**EXERCISE GOAL:** A line qualifies if it holds the string "declared". Copy every qualifying line from the records.

**RECORDS PROVIDED:**
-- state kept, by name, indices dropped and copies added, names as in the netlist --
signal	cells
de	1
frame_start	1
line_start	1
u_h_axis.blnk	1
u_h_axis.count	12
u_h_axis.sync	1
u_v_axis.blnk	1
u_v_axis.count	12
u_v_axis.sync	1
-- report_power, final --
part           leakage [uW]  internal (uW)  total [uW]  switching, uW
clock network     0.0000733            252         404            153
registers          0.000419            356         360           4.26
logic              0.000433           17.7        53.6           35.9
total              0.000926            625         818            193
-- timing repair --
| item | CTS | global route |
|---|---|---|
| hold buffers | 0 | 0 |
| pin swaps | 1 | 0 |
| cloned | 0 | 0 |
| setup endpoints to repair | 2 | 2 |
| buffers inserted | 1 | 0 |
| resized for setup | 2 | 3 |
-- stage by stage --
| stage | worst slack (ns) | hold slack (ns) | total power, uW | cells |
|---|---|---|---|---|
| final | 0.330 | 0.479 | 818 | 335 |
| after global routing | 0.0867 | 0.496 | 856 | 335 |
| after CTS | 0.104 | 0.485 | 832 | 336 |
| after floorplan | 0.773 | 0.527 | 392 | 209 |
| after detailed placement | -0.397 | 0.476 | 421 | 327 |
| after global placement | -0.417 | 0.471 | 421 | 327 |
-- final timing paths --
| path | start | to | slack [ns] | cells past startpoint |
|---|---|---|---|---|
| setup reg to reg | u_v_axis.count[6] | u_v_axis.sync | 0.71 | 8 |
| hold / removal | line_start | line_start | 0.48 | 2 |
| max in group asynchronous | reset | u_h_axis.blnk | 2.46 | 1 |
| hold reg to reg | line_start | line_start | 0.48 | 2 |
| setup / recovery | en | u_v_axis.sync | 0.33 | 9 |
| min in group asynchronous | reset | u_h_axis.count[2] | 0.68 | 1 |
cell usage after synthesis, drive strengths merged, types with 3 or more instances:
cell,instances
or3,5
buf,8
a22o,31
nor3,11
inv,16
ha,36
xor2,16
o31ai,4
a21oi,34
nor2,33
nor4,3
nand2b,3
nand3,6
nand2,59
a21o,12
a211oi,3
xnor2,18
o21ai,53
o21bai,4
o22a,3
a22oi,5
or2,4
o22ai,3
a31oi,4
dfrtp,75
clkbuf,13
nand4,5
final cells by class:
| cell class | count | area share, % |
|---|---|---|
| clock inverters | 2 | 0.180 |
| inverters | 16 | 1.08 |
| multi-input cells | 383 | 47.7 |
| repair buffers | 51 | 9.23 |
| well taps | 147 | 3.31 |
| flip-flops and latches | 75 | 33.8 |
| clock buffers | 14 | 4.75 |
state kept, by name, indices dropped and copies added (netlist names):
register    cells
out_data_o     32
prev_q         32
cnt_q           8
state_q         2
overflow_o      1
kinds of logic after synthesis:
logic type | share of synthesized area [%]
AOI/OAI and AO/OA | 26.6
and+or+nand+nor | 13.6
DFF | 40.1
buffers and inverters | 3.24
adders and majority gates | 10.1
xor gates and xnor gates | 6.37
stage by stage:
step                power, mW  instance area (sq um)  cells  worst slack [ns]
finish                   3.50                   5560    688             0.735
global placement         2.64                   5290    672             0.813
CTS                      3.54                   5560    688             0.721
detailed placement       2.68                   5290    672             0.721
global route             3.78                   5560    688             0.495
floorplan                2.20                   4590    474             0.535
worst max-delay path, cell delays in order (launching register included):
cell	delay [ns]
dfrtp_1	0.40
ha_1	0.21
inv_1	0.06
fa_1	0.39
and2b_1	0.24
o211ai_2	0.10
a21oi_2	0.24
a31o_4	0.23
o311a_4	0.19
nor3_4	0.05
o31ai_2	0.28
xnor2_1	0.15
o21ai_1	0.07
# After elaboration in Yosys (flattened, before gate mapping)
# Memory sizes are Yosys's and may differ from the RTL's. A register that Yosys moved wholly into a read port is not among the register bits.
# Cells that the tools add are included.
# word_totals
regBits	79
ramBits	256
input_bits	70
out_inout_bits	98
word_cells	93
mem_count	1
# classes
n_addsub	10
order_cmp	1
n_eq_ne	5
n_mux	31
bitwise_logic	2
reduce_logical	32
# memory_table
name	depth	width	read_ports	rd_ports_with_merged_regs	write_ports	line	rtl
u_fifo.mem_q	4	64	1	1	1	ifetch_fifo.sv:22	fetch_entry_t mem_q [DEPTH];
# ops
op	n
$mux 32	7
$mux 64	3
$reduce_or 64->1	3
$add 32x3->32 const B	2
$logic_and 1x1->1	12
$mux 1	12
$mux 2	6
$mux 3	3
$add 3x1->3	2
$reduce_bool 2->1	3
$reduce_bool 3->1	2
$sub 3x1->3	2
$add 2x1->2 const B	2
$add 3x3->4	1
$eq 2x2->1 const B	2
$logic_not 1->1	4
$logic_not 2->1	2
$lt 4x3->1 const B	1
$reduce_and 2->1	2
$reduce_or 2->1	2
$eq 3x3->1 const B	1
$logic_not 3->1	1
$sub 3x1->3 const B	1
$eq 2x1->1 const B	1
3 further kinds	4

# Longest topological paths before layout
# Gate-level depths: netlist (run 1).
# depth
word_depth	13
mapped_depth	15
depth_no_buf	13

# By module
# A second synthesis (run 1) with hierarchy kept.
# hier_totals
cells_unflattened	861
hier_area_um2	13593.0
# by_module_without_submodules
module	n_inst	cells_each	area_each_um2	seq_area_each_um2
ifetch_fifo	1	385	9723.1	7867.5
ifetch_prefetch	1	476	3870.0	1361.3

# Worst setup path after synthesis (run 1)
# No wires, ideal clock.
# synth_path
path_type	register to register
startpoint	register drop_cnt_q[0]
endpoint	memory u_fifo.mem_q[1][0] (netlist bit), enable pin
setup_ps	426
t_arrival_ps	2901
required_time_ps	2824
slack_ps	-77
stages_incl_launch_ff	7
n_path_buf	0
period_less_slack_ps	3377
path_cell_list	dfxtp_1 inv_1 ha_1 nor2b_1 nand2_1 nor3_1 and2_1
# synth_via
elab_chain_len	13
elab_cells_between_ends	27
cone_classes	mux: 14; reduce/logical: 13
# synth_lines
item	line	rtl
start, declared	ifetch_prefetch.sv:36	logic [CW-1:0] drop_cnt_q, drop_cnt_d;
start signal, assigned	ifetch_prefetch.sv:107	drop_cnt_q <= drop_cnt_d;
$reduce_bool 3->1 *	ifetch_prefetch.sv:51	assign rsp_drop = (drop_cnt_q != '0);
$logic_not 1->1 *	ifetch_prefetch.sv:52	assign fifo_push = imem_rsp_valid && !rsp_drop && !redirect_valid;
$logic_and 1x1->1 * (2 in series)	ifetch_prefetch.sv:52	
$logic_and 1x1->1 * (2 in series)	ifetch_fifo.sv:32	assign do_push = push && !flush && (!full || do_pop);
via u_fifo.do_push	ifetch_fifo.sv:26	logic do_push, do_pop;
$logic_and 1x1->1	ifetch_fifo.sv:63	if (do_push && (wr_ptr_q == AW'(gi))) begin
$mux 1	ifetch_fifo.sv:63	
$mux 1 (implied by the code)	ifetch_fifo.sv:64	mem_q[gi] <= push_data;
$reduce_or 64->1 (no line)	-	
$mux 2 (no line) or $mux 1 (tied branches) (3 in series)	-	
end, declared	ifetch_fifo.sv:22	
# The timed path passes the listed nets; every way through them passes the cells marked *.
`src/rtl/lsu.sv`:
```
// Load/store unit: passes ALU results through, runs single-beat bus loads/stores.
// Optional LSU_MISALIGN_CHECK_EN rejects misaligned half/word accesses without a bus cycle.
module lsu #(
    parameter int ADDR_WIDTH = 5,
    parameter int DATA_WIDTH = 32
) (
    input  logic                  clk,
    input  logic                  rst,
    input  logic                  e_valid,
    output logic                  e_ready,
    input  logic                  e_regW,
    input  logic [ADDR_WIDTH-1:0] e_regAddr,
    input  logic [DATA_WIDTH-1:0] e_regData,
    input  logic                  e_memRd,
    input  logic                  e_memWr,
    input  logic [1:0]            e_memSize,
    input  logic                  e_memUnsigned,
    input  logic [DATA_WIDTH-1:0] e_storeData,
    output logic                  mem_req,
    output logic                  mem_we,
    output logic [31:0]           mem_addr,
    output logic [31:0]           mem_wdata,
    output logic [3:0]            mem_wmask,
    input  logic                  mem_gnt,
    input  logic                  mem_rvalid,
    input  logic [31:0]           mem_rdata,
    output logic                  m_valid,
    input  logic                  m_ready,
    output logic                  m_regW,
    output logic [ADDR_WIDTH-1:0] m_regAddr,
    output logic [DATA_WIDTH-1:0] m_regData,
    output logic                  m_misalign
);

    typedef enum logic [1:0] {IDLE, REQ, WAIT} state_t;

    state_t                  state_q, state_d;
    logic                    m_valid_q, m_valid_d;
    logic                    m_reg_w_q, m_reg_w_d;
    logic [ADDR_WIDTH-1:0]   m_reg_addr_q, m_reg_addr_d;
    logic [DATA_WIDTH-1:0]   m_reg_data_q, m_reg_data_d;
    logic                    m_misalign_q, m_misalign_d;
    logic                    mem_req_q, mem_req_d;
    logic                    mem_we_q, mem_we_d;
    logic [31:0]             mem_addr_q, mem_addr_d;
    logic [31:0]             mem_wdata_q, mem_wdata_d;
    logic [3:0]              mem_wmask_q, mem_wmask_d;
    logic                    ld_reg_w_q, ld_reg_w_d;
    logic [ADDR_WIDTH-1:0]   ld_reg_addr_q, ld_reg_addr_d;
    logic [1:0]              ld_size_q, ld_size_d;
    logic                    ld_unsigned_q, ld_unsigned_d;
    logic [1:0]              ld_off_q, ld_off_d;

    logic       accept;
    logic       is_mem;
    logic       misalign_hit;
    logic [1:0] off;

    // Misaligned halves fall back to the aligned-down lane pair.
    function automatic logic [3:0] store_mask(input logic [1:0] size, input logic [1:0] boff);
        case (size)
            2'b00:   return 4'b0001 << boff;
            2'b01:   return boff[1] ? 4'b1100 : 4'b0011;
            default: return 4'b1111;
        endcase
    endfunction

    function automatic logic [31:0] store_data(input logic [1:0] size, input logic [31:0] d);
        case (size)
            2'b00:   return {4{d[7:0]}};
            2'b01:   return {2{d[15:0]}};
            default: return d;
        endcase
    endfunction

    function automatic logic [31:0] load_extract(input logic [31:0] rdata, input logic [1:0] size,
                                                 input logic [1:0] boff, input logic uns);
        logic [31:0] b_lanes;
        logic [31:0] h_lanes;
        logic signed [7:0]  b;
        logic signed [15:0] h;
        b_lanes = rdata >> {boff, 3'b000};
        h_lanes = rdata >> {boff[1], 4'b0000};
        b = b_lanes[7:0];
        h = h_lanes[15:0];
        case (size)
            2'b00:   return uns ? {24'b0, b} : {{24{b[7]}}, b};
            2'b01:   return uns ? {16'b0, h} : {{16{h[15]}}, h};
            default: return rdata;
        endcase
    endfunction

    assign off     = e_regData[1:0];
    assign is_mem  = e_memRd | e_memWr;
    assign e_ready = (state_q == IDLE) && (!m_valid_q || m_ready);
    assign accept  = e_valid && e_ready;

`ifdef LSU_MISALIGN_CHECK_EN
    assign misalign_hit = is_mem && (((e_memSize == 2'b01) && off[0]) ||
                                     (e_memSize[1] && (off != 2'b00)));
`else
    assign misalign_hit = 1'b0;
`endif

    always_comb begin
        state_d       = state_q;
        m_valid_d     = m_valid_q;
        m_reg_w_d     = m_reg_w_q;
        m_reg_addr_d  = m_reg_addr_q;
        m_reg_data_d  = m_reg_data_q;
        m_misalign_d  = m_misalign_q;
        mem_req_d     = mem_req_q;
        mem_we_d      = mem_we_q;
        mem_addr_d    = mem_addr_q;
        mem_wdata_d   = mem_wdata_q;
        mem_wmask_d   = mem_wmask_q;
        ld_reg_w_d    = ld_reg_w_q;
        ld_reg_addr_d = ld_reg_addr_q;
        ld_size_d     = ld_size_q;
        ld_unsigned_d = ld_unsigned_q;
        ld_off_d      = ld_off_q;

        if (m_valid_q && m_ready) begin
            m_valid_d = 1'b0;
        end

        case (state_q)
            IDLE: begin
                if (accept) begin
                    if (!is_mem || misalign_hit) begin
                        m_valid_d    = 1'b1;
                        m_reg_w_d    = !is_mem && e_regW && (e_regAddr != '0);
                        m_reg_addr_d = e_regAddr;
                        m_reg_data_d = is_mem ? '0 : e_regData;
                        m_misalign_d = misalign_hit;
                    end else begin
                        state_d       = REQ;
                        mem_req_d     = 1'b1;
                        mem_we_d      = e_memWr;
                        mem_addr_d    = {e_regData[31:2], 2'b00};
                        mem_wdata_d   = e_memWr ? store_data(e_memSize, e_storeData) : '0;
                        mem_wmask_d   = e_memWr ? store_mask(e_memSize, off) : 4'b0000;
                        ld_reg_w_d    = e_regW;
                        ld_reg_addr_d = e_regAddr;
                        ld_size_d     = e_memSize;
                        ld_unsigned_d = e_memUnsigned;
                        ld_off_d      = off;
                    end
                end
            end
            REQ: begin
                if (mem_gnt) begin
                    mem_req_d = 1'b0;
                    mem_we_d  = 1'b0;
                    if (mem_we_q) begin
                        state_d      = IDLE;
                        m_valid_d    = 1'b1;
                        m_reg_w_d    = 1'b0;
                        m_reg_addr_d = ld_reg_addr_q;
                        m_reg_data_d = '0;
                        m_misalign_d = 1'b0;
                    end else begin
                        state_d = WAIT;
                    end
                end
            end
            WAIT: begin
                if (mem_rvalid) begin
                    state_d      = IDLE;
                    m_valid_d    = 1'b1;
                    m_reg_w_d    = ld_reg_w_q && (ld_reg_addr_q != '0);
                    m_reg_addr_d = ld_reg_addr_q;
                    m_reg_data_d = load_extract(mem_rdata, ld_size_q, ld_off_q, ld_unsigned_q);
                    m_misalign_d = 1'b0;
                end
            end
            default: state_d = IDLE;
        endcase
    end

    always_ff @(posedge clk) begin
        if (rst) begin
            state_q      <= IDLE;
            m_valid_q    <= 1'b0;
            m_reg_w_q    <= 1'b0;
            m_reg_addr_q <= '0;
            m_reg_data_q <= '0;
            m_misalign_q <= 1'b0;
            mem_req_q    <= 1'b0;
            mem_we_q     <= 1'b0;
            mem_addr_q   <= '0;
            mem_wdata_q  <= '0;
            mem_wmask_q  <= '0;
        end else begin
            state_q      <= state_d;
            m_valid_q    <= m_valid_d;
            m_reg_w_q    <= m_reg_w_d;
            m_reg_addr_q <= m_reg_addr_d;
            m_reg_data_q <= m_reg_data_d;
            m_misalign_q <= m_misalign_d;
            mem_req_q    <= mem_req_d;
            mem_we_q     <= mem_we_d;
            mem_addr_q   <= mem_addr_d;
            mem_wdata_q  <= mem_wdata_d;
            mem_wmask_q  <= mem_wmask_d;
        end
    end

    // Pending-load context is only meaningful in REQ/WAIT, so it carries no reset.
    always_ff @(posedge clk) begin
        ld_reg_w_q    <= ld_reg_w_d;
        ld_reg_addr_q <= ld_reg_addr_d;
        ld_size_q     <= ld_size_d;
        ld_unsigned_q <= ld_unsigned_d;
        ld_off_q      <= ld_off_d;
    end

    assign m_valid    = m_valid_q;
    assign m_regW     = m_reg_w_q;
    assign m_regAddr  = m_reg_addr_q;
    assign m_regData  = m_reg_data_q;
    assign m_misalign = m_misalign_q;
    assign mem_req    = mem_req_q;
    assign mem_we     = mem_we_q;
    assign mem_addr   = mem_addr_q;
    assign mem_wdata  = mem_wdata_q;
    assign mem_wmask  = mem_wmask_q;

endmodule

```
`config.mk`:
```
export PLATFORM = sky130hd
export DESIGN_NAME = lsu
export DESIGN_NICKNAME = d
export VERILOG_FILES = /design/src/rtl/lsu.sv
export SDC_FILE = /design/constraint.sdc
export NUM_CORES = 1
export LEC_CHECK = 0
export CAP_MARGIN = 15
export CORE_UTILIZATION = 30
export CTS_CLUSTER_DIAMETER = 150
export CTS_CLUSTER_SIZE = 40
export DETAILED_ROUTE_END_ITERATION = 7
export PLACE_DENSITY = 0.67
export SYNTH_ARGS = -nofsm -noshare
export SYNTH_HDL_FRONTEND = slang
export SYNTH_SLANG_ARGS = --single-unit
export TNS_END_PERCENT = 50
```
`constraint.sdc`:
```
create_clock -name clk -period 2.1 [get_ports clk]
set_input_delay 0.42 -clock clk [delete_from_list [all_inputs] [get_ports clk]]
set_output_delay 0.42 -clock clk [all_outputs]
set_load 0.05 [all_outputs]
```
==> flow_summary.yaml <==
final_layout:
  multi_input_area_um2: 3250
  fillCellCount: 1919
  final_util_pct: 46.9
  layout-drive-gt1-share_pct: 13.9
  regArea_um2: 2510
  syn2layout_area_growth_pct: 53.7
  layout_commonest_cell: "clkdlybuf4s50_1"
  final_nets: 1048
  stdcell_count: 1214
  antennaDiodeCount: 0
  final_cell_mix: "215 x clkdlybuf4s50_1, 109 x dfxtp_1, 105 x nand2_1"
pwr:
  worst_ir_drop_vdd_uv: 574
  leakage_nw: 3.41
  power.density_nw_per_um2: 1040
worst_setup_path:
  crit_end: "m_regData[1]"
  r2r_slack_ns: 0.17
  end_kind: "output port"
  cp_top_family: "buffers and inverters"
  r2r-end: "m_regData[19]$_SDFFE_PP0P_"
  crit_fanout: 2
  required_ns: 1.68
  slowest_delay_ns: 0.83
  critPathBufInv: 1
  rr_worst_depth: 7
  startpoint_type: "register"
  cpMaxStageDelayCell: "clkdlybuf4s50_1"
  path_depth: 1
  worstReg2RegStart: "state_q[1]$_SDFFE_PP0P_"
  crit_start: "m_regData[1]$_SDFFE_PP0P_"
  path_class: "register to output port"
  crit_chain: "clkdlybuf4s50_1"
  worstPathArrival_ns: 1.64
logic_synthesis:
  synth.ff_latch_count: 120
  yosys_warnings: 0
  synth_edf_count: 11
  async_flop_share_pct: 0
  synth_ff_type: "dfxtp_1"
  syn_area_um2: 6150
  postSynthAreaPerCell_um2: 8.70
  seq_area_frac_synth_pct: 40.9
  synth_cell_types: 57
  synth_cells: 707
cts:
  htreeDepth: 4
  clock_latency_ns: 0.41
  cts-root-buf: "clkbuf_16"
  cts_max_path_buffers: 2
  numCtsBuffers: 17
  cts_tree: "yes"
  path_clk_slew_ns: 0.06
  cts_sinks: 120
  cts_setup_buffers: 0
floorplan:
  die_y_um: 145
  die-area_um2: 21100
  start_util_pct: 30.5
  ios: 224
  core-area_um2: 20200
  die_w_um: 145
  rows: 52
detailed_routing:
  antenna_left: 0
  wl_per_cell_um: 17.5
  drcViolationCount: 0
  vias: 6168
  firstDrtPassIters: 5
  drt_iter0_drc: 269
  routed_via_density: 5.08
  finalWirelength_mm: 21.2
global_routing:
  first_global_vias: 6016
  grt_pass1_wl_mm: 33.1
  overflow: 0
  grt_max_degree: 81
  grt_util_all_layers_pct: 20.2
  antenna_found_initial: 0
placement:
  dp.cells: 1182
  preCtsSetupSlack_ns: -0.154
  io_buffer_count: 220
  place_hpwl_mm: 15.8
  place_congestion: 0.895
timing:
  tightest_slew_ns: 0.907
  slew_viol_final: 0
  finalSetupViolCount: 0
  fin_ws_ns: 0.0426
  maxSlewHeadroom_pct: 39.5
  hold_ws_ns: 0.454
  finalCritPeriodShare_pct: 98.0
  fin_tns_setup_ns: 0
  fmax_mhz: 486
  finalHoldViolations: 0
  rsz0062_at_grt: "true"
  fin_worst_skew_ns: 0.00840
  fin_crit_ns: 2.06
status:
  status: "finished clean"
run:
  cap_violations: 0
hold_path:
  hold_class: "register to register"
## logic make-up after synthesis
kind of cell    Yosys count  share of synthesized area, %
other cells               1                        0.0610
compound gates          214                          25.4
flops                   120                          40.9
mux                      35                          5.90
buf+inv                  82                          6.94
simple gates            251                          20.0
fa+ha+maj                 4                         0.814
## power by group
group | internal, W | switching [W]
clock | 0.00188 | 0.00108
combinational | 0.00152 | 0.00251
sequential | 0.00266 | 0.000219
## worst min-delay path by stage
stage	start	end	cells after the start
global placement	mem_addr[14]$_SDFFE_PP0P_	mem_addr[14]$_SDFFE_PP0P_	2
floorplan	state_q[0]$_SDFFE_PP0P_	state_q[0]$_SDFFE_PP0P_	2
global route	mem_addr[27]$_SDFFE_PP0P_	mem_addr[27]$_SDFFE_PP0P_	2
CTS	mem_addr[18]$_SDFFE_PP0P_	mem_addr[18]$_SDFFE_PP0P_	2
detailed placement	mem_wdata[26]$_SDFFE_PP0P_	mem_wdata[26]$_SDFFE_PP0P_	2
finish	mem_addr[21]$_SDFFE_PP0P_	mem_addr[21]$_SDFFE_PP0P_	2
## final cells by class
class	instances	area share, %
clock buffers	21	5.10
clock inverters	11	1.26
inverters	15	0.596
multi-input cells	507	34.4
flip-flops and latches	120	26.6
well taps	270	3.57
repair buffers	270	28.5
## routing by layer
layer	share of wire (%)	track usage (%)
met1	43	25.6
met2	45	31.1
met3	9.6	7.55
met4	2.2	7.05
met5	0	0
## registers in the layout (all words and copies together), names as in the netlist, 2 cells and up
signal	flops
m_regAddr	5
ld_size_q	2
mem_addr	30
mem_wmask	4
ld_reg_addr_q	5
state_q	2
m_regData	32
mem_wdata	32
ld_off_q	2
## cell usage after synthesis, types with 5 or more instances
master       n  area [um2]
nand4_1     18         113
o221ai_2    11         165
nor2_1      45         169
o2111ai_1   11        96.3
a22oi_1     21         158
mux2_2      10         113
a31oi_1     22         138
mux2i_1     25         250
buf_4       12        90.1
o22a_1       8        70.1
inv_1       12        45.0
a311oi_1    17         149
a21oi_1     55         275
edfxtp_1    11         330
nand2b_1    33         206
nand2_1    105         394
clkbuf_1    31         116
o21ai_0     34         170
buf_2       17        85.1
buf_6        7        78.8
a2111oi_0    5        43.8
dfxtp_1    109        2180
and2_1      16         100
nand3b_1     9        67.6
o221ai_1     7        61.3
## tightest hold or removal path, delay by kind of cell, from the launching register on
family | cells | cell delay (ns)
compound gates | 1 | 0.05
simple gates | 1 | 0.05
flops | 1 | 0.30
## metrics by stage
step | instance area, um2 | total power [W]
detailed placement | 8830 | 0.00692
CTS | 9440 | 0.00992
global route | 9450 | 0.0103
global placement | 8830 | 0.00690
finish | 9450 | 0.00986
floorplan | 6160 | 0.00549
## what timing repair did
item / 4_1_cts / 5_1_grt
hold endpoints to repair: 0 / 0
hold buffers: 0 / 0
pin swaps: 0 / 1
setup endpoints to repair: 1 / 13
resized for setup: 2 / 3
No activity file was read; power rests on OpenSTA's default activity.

**ANSWER SECTION:**
start, declared	ifetch_prefetch.sv:36	logic [CW-1:0] drop_cnt_q, drop_cnt_d;
end, declared	ifetch_fifo.sv:22	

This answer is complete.